How does the addition of resistors in parallel affect the total resistance of a circuit?
1 Answer
When resistors are connected in parallel in an electrical circuit, the total resistance of the circuit decreases. In a parallel configuration, each resistor provides an alternative path for the current to flow from the source to the load. This results in an overall reduction of resistance compared to if the resistors were connected in series.
To understand why the total resistance decreases in a parallel configuration, let's consider two resistors, R1 and R2, connected in parallel to a voltage source:
Current Division: In a parallel circuit, the voltage across each resistor is the same as the voltage across the source. Therefore, the current flowing through each resistor is determined by Ohm's law: I = V / R, where I is the current, V is the voltage, and R is the resistance. Since both resistors have the same voltage, their currents are inversely proportional to their resistances. The resistor with the lower resistance will allow more current to pass through it.
Equivalent Resistance: When resistors are in parallel, the total current flowing through the circuit is the sum of the currents flowing through each individual resistor. Mathematically, it can be expressed as:
Total Current (I_total) = I1 + I2 + ... + In
Since current is the total voltage divided by the total resistance, we have:
I_total = V / (R1 + R2 + ... + Rn)
Simplified Equivalent Resistance: The equivalent resistance (R_total) of resistors in parallel can be calculated using the formula:
1 / R_total = 1 / R1 + 1 / R2 + ... + 1 / Rn
For two resistors in parallel, the formula becomes:
1 / R_total = 1 / R1 + 1 / R2
Solving for R_total:
R_total = 1 / (1 / R1 + 1 / R2)
As you can see, the equivalent resistance (R_total) is always smaller than the smallest individual resistance. Therefore, adding resistors in parallel reduces the total resistance in the circuit.
In summary, connecting resistors in parallel results in a lower total resistance due to the current division among the parallel branches, which allows more current to flow through the circuit, leading to an overall decrease in resistance.
To understand why the total resistance decreases in a parallel configuration, let's consider two resistors, R1 and R2, connected in parallel to a voltage source:
Current Division: In a parallel circuit, the voltage across each resistor is the same as the voltage across the source. Therefore, the current flowing through each resistor is determined by Ohm's law: I = V / R, where I is the current, V is the voltage, and R is the resistance. Since both resistors have the same voltage, their currents are inversely proportional to their resistances. The resistor with the lower resistance will allow more current to pass through it.

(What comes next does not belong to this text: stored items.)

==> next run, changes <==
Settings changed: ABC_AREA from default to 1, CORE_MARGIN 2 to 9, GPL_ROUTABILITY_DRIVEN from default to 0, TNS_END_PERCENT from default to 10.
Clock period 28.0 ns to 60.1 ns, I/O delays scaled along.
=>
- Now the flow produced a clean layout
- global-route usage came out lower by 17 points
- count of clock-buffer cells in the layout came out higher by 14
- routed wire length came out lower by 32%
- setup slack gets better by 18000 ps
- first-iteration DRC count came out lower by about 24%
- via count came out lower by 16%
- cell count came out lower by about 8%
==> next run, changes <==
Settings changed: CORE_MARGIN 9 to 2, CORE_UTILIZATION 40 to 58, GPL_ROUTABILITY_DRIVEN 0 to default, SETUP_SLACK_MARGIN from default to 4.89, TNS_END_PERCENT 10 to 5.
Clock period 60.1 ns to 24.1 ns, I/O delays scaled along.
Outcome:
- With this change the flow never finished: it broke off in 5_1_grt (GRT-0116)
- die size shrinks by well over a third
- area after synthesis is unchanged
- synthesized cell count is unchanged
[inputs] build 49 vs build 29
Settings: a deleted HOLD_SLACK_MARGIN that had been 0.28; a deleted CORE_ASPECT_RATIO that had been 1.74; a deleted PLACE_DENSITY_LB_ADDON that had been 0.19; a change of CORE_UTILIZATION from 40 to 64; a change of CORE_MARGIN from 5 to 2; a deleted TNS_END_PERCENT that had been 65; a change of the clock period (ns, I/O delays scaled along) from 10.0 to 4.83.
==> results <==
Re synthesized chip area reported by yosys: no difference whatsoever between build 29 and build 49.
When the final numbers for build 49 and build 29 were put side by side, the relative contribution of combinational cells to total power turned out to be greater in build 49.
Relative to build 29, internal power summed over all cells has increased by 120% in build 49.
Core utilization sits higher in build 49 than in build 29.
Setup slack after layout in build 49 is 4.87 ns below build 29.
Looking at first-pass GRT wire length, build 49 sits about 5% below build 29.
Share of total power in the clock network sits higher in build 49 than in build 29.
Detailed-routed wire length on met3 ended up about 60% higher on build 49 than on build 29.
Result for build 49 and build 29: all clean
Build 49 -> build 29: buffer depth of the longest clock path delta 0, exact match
Design cordic_dds, start of the top module:
module cordic_dds #(
 parameter OUT_WIDTH = 16,
 parameter OUT_REGISTER_EN = 1,
 parameter FREQ_WORD_INIITIAL = 32'h6D3A06,  
 parameter PHASE_WORD_INIITIAL = 0,
 parameter K = 16'h4DBA
)(
 input                      clk,
 input                      rst_n,
 input                      cfg_vld,
 input      [31:0]          cfg_freq_word,
 input      [31:0]          cfg_phase_word,
 output reg                 sig_vld_o,
 output     [OUT_WIDTH-1:0] sin_o,
 output     [OUT_WIDTH-1:0] cos_o
    );
export LEC_CHECK = 0
export CAP_MARGIN = 20
export CORE_MARGIN = 2
export CORE_UTILIZATION = 70
export SLEW_MARGIN = 20
create_clock -name core_clock -period 3.62 [get_ports {clk}]
run.sh (not shown) runs the stock make flow with config.mk's settings and CLKGATE_MAP_FILE=.
The baseline went through all stages and came out clean.
Change:
- CORE_UTILIZATION: 70 -> 26
- PLACE_DENSITY: default -> 0.74
- clock period: 3.62 -> 5.0 ns (I/O delays scaled with it)
Outcome:
- The new run ran to the end with no violations
- worst hold slack gains 0.28 ns
- register-to-register slack gains 0.85 ns
- clock-buffer cell count drops by 8
- setup slack gains 0.85 ns
- core utilization drops by 51 points
Change:
- CELL_PAD_IN_SITES_GLOBAL_PLACEMENT: default -> 0
- CORE_UTILIZATION: 26 -> 70
- GPL_TIMING_DRIVEN: default -> 1
- PLACE_DENSITY: 0.74 -> default
- SLEW_MARGIN: 20 -> 5
- TNS_END_PERCENT: default -> 90
- clock period: 5.0 -> 3.65 ns (I/O delays scaled with it)
The changed run ran to the end with no violations.
Global-route usage increases by 22 points.
Non-clock buffer count increases by 224.
Fmax increases by about a fifth.
Via count increases by a few percent.
Synthesized cell count does not change.
Final cell count decreases by about a fifth.
Cell area barely changes.

========
The RTL this note starts from:
==> flow/design.v <==
`timescale 1ns / 1ps
module cordic_sin_cos#(
 parameter OUT_WIDTH = 16,
 parameter OUT_REGISTER_EN = 1,
 parameter K = 16'h4DBA
)(
 input                       clk,
 input                       rst_n,
 input  [19:0]               angle,
 output [OUT_WIDTH-1:0]      cos_o,
 output [OUT_WIDTH-1:0]      sin_o
    );
    localparam OUT_WIDTH_EXP = 4;
    localparam K_EXP = {K,{OUT_WIDTH_EXP{1'b0}}};
    localparam ITERATION_NUM = OUT_WIDTH;
    localparam [16*21-1:0] actan_table =  { 21'h20000,21'h12E40,21'h09FB4,21'h05111,
                                            21'h028B1,21'h0145D,21'h00A2F,21'h00518,
                                            21'h0028C,21'h00146,21'h000A3,21'h00051,
                                            21'h00029,21'h00014,21'h0000A,21'h00005};
    reg  signed [OUT_WIDTH+OUT_WIDTH_EXP:0]   real_x[0:ITERATION_NUM];
    reg  signed [OUT_WIDTH+OUT_WIDTH_EXP:0]   imag_y[0:ITERATION_NUM];
    reg  signed [20:0]                        angl_z[0:ITERATION_NUM];
    wire        [1:0]                         quadrant;
    reg  signed [OUT_WIDTH+OUT_WIDTH_EXP:0]   init_x;
    reg  signed [OUT_WIDTH+OUT_WIDTH_EXP:0]   init_y;
    reg  signed [20:0]                        init_z;
    assign quadrant = angle[19:18];
    always @(quadrant,angle) begin
        case (quadrant)
            2'b00:begin
                init_x = K_EXP;
                init_y = 0;
                init_z = {1'b0,angle};
            end
            2'b01:begin
                init_x = -K_EXP;
                init_y = 0;
                init_z = {3'b111,angle[17:0]};
            end
            2'b10: begin
                init_x = -K_EXP;
                init_y = 0;
                init_z = {3'b000,angle[17:0]};
            end
            2'b11:begin
                init_x = K_EXP;
                init_y = 0;
                init_z = {1'b1,angle};
            end
            default:begin
                init_x = 0;
                init_y = 0;
                init_z = 0;
            end
        endcase
    end
    always@(posedge clk or negedge rst_n)  
    begin
        if(rst_n == 1'b0)begin
            real_x[0] <= 'h0;
            imag_y[0] <= 'h0;
            angl_z[0] <= 'h0;
        end else begin
            real_x[0] <= init_x;
            imag_y[0] <= init_y;
            angl_z[0] <= init_z;
        end
    end
    genvar i;
    generate
        for (i = 1 ; i <= ITERATION_NUM; i= i + 1)
        begin: iter
                always@(posedge clk or negedge rst_n)  
                    begin
                        if(rst_n == 1'b0)begin
                            real_x[i] <= 'h0;
                            imag_y[i] <= 'h0;
                            angl_z[i] <= 'h0;
                        end else if(angl_z[i-1][20]==1'b1)begin  
                            real_x[i] <= real_x[i-1] + ( imag_y[i-1]>>>(i-1) );
                            imag_y[i] <= imag_y[i-1] - ( real_x[i-1]>>>(i-1) );
                            angl_z[i] <= angl_z[i-1] + $signed(actan_table[(21*(16-i+1)-1)-:21]);
                        end else begin
                            real_x[i] <= real_x[i-1] - ( imag_y[i-1]>>>(i-1) );
                            imag_y[i] <= imag_y[i-1] + ( real_x[i-1]>>>(i-1) );
                            angl_z[i] <= angl_z[i-1] - $signed(actan_table[(21*(16-i+1)-1)-:21]);
                        end
                    end
        end
    endgenerate
    wire [OUT_WIDTH:0]   real_x_cut;
    wire [OUT_WIDTH:0]   imag_y_cut;
    reg  [OUT_WIDTH-1:0] cos_over_pro;
    reg  [OUT_WIDTH-1:0] sin_over_pro;
    assign real_x_cut = real_x[ITERATION_NUM][OUT_WIDTH+OUT_WIDTH_EXP:OUT_WIDTH_EXP];
    assign imag_y_cut = imag_y[ITERATION_NUM][OUT_WIDTH+OUT_WIDTH_EXP:OUT_WIDTH_EXP];
    always@(*)begin
            case(real_x_cut[OUT_WIDTH:OUT_WIDTH-1])
                2'b00:cos_over_pro = real_x_cut[OUT_WIDTH-1:0];
                2'b01:cos_over_pro = {1'b0,{(OUT_WIDTH-1){1'b1}}};
                2'b10:cos_over_pro = {1'b1,{(OUT_WIDTH-2){1'b0}},1'b1};
                2'b11:cos_over_pro = real_x_cut[OUT_WIDTH-1:0];
                default:cos_over_pro = real_x_cut[OUT_WIDTH-1:0];
            endcase
    end
    always@(*)begin
            case(imag_y_cut[OUT_WIDTH:OUT_WIDTH-1])
                2'b00:sin_over_pro = imag_y_cut[OUT_WIDTH-1:0];
                2'b01:sin_over_pro = {1'b0,{(OUT_WIDTH-1){1'b1}}};
                2'b10:sin_over_pro = {1'b1,{(OUT_WIDTH-2){1'b0}},1'b1};
                2'b11:sin_over_pro = imag_y_cut[OUT_WIDTH-1:0];
                default:sin_over_pro = imag_y_cut[OUT_WIDTH-1:0];
            endcase
    end
    generate if (OUT_REGISTER_EN == 1'b1) begin:reg_out
        reg [OUT_WIDTH-1:0] cos_r;
        reg [OUT_WIDTH-1:0] sin_r;
        always@(posedge clk or negedge rst_n) begin
            if(rst_n == 1'b0)begin
                cos_r <= 'h0;
                sin_r <= 'h0;
            end else begin
                cos_r <= cos_over_pro;
                sin_r <= sin_over_pro;
            end
        end
        assign cos_o = cos_r;
        assign sin_o = sin_r;
    end else begin:no_reg_out
        assign cos_o = cos_over_pro;
        assign sin_o = sin_over_pro;
    end
    endgenerate
endmodule
`timescale 1ns / 1ps
module cordic_dds #(
 parameter OUT_WIDTH = 16,
 parameter OUT_REGISTER_EN = 1,
 parameter FREQ_WORD_INIITIAL = 32'h6D3A06,  
 parameter PHASE_WORD_INIITIAL = 0,
 parameter K = 16'h4DBA
)(
 input                      clk,
 input                      rst_n,
 input                      cfg_vld,
 input      [31:0]          cfg_freq_word,
 input      [31:0]          cfg_phase_word,
 output reg                 sig_vld_o,
 output     [OUT_WIDTH-1:0] sin_o,
 output     [OUT_WIDTH-1:0] cos_o
    );
 localparam PRO_DELAY = OUT_WIDTH + OUT_REGISTER_EN;
 reg [31:0] phase_accum;  
 reg [31:0] add_freq_wd;
 reg [4:0]  pro_cnt;
 always@(posedge clk or negedge rst_n)  
 begin
     if(rst_n == 1'b0)begin
         phase_accum <= PHASE_WORD_INIITIAL;
         add_freq_wd <= FREQ_WORD_INIITIAL;
     end else if(cfg_vld == 1'b1)begin 
         phase_accum <= cfg_phase_word;
         add_freq_wd <= cfg_freq_word;
     end else begin
         phase_accum <=  phase_accum + add_freq_wd;
     end
 end
 always@(posedge clk or negedge rst_n)  
 begin
     if(rst_n == 1'b0)begin
         pro_cnt <= 'h0;
         sig_vld_o <= 1'b0;
     end else if(pro_cnt == PRO_DELAY) begin
         pro_cnt <=  pro_cnt;
         sig_vld_o <= 1'b1;
     end else begin
         pro_cnt <=  pro_cnt + 1'b1;
         sig_vld_o <= 1'b0;
     end
 end
 cordic_sin_cos #(
 .OUT_WIDTH (OUT_WIDTH),
 .OUT_REGISTER_EN(OUT_REGISTER_EN),
 .K(K)
 )cordic_sin_cos_inst(
 .clk    (clk),
 .rst_n  (rst_n),
 .angle  (phase_accum[31:12]),
 .cos_o  (cos_o),
 .sin_o  (sin_o)
  );
endmodule
clock: 5.0 ns
lec_check: 0
abc_area: 1
cap_margin: 20
cell_pad_in_sites_detail_placement: 2
core_margin: 2
core_utilization: 54
cts_cluster_size: 18
gpl_routability_driven: 0
gpl_timing_driven: 0
min_routing_layer: met2
place_density: 0.74
setup_slack_margin: 0.1
slew_margin: 40
The starting point never finished: it broke off in detailed placement (3_5_place_dp) with DPL-0033.
Rerun with:
- ABC_AREA: 1 -> unset
- CELL_PAD_IN_SITES_DETAIL_PLACEMENT: 2 -> unset
- CORE_UTILIZATION: 54 -> 65
- CTS_CLUSTER_SIZE: 18 -> unset
- GPL_ROUTABILITY_DRIVEN: 0 -> unset
- GPL_TIMING_DRIVEN: 0 -> unset
- MIN_ROUTING_LAYER: met2 -> unset
- PLACE_DENSITY: 0.74 -> unset
- SETUP_SLACK_MARGIN: 0.1 -> unset
- SLEW_MARGIN: 40 -> 20
- clock period: 5.0 -> 2.59 ns (I/O delays scaled with it)
=> Now the flow died in clock tree synthesis (4_1_cts). Die size shrinks by 27%. Area after synthesis shrinks by 12%. Synthesized cell count shrinks by 32%.
Rerun with:
- CORE_UTILIZATION: 65 -> 72
- CTS_CLUSTER_DIAMETER: unset -> 207
- PLACE_DENSITY: unset -> 0.62
- clock period: 2.59 -> 3.24 ns (I/O delays scaled with it)
Result:
- The changed run completed and failed the layout checks on negative setup slack
- synthesized area is unchanged
- die area came out lower by 9.6%
- synthesized cell count is unchanged
Rerun with:
- CORE_ASPECT_RATIO: unset -> 0.54
- CORE_UTILIZATION: 72 -> 70
- CTS_CLUSTER_DIAMETER: 207 -> unset
- PLACE_DENSITY: 0.62 -> unset
- SETUP_SLACK_MARGIN: unset -> 1.07
- clock period: 3.24 -> 3.62 ns (I/O delays scaled with it)
- The new run finished with negative setup slack left
- utilization goes down by 4.5 points
- wire length drops by 4.2%
- design area fell by 1.9%
- via count drops by 5.4%
- non-clock buffer count decreases by 460
- synthesized area is unchanged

Equivalent Resistance: When resistors are in parallel, the total current flowing through the circuit is the sum of the currents flowing through each individual resistor. Mathematically, it can be expressed as:
Total Current (I_total) = I1 + I2 + ... + In
Since current is the total voltage divided by the total resistance, we have:
I_total = V / (R1 + R2 + ... + Rn)
Simplified Equivalent Resistance: The equivalent resistance (R_total) of resistors in parallel can be calculated using the formula:
1 / R_total = 1 / R1 + 1 / R2 + ... + 1 / Rn
For two resistors in parallel, the formula becomes:
1 / R_total = 1 / R1 + 1 / R2
Solving for R_total:
R_total = 1 / (1 / R1 + 1 / R2)
As you can see, the equivalent resistance (R_total) is always smaller than the smallest individual resistance. Therefore, adding resistors in parallel reduces the total resistance in the circuit.
In summary, connecting resistors in parallel results in a lower total resistance due to the current division among the parallel branches, which allows more current to flow through the circuit, leading to an overall decrease in resistance.